Stored data entries:
▽
This is an optimization exercise on Yosys and OpenROAD, whose aim is small area, not a production implementation. In this exercise RTL edits were held to simulation tests only and were not proved equivalent to the original.

Design rename_top, start of the top module:
module rename_top (
    input  logic        clk,
    input  logic        rst_n,
    input  logic        dispatch_valid_i,
    input  logic [4:0]  rs1_i,
    input  logic [4:0]  rs2_i,
    input  logic [4:0]  rd_i,
    input  logic [31:0] imm_i,
    input  logic        src_imm_i,
    output logic        dispatch_ready_o,
    input  logic        stall_i,
    output logic        ren_valid_o,
    output logic [4:0]  rd_tag_o,
    output logic [4:0]  rs1_tag_o,
    output logic [31:0] rs1_data_o,
    output logic [4:0]  rs2_tag_o,
    output logic [31:0] rs2_data_o,
    input  logic        commit_valid_i,
    input  logic [4:0]  commit_areg_i,
    input  logic [4:0]  commit_preg_i,
    input  logic [31:0] commit_data_i,
    input  logic        flush_i
);
Size: about 2800 cells after synthesis, about 890 flip-flops, ~37000 µm² of cells after synthesis.
==> module rename_top, before the edit <==
module rename_top (
    input  logic        clk,
    input  logic        rst_n,
    input  logic        dispatch_valid_i,
    input  logic [4:0]  rs1_i,
    input  logic [4:0]  rs2_i,
    input  logic [4:0]  rd_i,
    input  logic [31:0] imm_i,
    input  logic        src_imm_i,
    output logic        dispatch_ready_o,
    input  logic        stall_i,
    output logic        ren_valid_o,
    output logic [4:0]  rd_tag_o,
    output logic [4:0]  rs1_tag_o,
    output logic [31:0] rs1_data_o,
    output logic [4:0]  rs2_tag_o,
    output logic [31:0] rs2_data_o,
    input  logic        commit_valid_i,
    input  logic [4:0]  commit_areg_i,
    input  logic [4:0]  commit_preg_i,
    input  logic [31:0] commit_data_i,
    input  logic        flush_i
);
    logic        buf_valid;
    logic [4:0]  buf_rs1;
    logic [4:0]  buf_rs2;
    logic [4:0]  buf_rd;
    logic [31:5] buf_imm;
    logic        buf_src_imm;
    logic [4:0]  spec_tab [1:31];
    logic [4:0]  arch_tab [1:31];
    logic [31:0] prf [0:15];
    logic [15:0] ready;
    logic [4:0]  alloc_ptr;
    logic [4:0]  free_ptr;
    logic        commit_free;
    logic        writes_rd;
    logic        exhausted;
    logic        fire;
    logic        alloc;
    logic [4:0]  alloc_tag;
    logic [4:0]  free_ptr_next;
    always_comb begin
        commit_free = commit_valid_i && (commit_preg_i != 5'd0);
        writes_rd   = (buf_rd != 5'd0);
        exhausted   = (alloc_ptr[4] != free_ptr[4]) && (alloc_ptr[3:0] == free_ptr[3:0]);
        fire        = buf_valid && !stall_i && !flush_i && (!writes_rd || !exhausted);
        alloc       = fire && writes_rd;
        alloc_tag   = {alloc_ptr[3:0] == 4'd0, alloc_ptr[3:0]};
        free_ptr_next = free_ptr + {4'd0, commit_free};
        dispatch_ready_o = !flush_i && (!buf_valid || fire);
        ren_valid_o      = fire;
        rd_tag_o         = writes_rd ? alloc_tag : 5'd0;
    end
    always_ff @(posedge clk or negedge rst_n) begin
        if (!rst_n) begin
            buf_valid <= 1'b0;
        end else if (flush_i) begin
            buf_valid <= 1'b0;
        end else if (dispatch_ready_o) begin
            buf_valid <= dispatch_valid_i;
        end
    end
    always_ff @(posedge clk) begin
        if (dispatch_ready_o && dispatch_valid_i) begin
            buf_rs1     <= rs1_i;
            buf_rs2     <= src_imm_i ? imm_i[4:0] : rs2_i;
            buf_rd      <= rd_i;
            buf_imm     <= imm_i[31:5];
            buf_src_imm <= src_imm_i;
        end
    end
    always_ff @(posedge clk or negedge rst_n) begin
        if (!rst_n) begin
            free_ptr <= 5'd1;
        end else begin
            free_ptr <= free_ptr_next;
        end
    end
    always_ff @(posedge clk or negedge rst_n) begin
        if (!rst_n) begin
            alloc_ptr <= 5'd1;
        end else if (flush_i) begin
            alloc_ptr <= free_ptr_next;
        end else if (alloc) begin
            alloc_ptr <= alloc_ptr + 5'd1;
        end
    end
    logic rst_pend;
    always_ff @(posedge clk or negedge rst_n) begin
        if (!rst_n) begin
            rst_pend <= 1'b1;
        end else begin
            rst_pend <= 1'b0;
        end
    end
    logic [4:0] arch_wdata;
    logic [4:0] spec_wdata;
    logic       restore;
    always_comb begin
        arch_wdata = commit_preg_i & {5{!rst_pend}};
        spec_wdata = alloc_tag & {5{!rst_pend}};
        restore    = flush_i && !rst_pend;
    end
    always_ff @(posedge clk) begin
        for (int r = 1; r < 32; r++) begin
            if (rst_pend || (commit_free && (commit_areg_i == 5'(r)))) begin
                arch_tab[r] <= arch_wdata;
            end
        end
    end
    logic [31:1] spec_we;
    logic [31:1] spec_hold;
    always_comb begin
        for (int r = 1; r < 32; r++) begin
            spec_we[r]   = !restore && (rst_pend || (alloc && (buf_rd == 5'(r))));
            spec_hold[r] = !restore && !spec_we[r];
        end
    end
    always_ff @(posedge clk) begin
        for (int r = 1; r < 32; r++) begin
            spec_tab[r] <= (arch_tab[r] & {5{restore}})
                         | (spec_wdata  & {5{spec_we[r]}})
                         | (spec_tab[r] & {5{spec_hold[r]}});
        end
    end
    logic [15:0] wr_sel;
    logic [15:0] al_sel;
    always_comb begin
        for (int i = 0; i < 16; i++) begin
            al_sel[i] = (alloc_ptr[3:0] == 4'(i));
        end
        wr_sel[0] = commit_valid_i && commit_preg_i[4];
        for (int i = 1; i < 16; i++) begin
            wr_sel[i] = commit_valid_i && (commit_preg_i[3:0] == 4'(i));
        end
    end
    always_ff @(posedge clk) begin
        for (int i = 0; i < 16; i++) begin
            if (wr_sel[i]) prf[i] <= commit_data_i;
        end
    end
    always_ff @(posedge clk) begin
        for (int i = 0; i < 16; i++) begin
            if (wr_sel[i]) begin
                ready[i] <= 1'b1;
            end else if (alloc && al_sel[i]) begin
                ready[i] <= 1'b0;
            end
        end
    end
    logic [4:0]  src1;
    logic [4:0]  src2;
    logic [15:0] sel1;
    logic [15:0] sel2;
    logic        rdy1;
    logic        rdy2;
    logic        hit1;
    logic        hit2;
    logic [31:0] val1;
    logic [31:0] val2;
    always_comb begin
        src1 = 5'd0;
        src2 = 5'd0;
        for (int r = 1; r < 32; r++) begin
            src1 = src1 | (spec_tab[r] & {5{buf_rs1 == 5'(r)}});
            src2 = src2 | (spec_tab[r] & {5{buf_rs2 == 5'(r)}});
        end
        sel1[0] = src1[4];
        sel2[0] = src2[4];
        for (int i = 1; i < 16; i++) begin
            sel1[i] = (src1[3:0] == 4'(i));
            sel2[i] = (src2[3:0] == 4'(i));
        end
        rdy1 = (src1 == 5'd0);
        rdy2 = (src2 == 5'd0);
        val1 = '0;
        val2 = '0;
        for (int i = 0; i < 16; i++) begin
            rdy1 = rdy1 | (sel1[i] & ready[i]);
            rdy2 = rdy2 | (sel2[i] & ready[i]);
            val1 = val1 | ({32{sel1[i]}} & prf[i]);
            val2 = val2 | ({32{sel2[i]}} & prf[i]);
        end
        hit1 = commit_free && (src1 == commit_preg_i);
        hit2 = commit_free && (src2 == commit_preg_i);
        rs1_tag_o  = (rdy1 || hit1) ? 5'd0 : src1;
        rs1_data_o = hit1 ? commit_data_i : val1;
        if (buf_src_imm) begin
            rs2_tag_o  = 5'd0;
            rs2_data_o = {buf_imm, buf_rs2};
        end else begin
            rs2_tag_o  = (rdy2 || hit2) ? 5'd0 : src2;
            rs2_data_o = hit2 ? commit_data_i : val2;
        end
    end
endmodule
Settings: LEC_CHECK=0, CAP_MARGIN=20, CORE_MARGIN=2, CORE_UTILIZATION=50, SLEW_MARGIN=20; clock period 12.0 ns.
standard.sh (not shown) runs the stock make flow with config.mk's settings and CLKGATE_MAP_FILE= SYNTH_SCRIPT=/design/flow/synth_recipe.tcl, a recipe that flattens the netlist after the stock synthesis.
==> flow/flow/run.sh <==
#!/bin/bash
# Own layout flow: the standard ORFS flow (standard.sh) with three changes:
#  - synthesis maps logic with an area-oriented ABC script (flow/area.abc),
#    everything else in synthesis is the standard flow's own script (flow/synth_area.tcl);
#  - port buffers are the smallest buffer cell;
#  - clock tree synthesis without dummy loads and with larger sink clusters.
# Each step's tool output is in orfs/logs/; make's own output in flow_make.log.
set -euo pipefail
W=$PWD
export AREA_ABC_SCRIPT=$W/flow/area.abc
B=sky130_fd_sc_hd__
bash standard.sh \
  SYNTH_SCRIPT=$W/flow/synth_area.tcl \
  "BUFFER_PORTS_ARGS=-buffer_cell ${B}buf_1" \
  "CTS_ARGS=-sink_clustering_enable -repair_clock_nets -dont_use_dummy_load -buf_list ${B}clkbuf_16 -sink_clustering_size 25 -sink_clustering_max_diameter 80" \
  finish > $W/flow_make.log 2>&1
==> flow/flow/area.abc <==
strash
&get -n
&st
&dch
&nf -a -R 1000
&put
topo
==> flow/flow/synth_area.tcl <==
# The standard flow's synthesis script (synth_recipe.tcl) with one change: the abc call
# maps with the ABC script named by AREA_ABC_SCRIPT instead of ORFS's own.
proc synth {args} { yosys synth -nofsm -noshare {*}$args }
proc abc {args} {
  set i [lsearch -exact $args -script]
  if { $i >= 0 } { set args [lreplace $args [expr {$i + 1}] [expr {$i + 1}] $::env(AREA_ABC_SCRIPT)] }
  yosys abc {*}$args
}
source $::env(SCRIPTS_DIR)/synth.tcl
# left out here: clear keep_hierarchy, flatten, clean up, hide names made inside functions, write 1_2_yosys.v
The baseline completed without violations.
△
- _Problem statement_
In the entries above, please find the line with "free_ptr <= free_ptr_next;" and the line with "end else if (alloc) begin", then write out exactly those two lines and every line between them, and nothing more.

- _Result below_
            free_ptr <= free_ptr_next;
        end
    end
    always_ff @(posedge clk or negedge rst_n) begin
        if (!rst_n) begin
            alloc_ptr <= 5'd1;
        end else if (flush_i) begin
            alloc_ptr <= free_ptr_next;
        end else if (alloc) begin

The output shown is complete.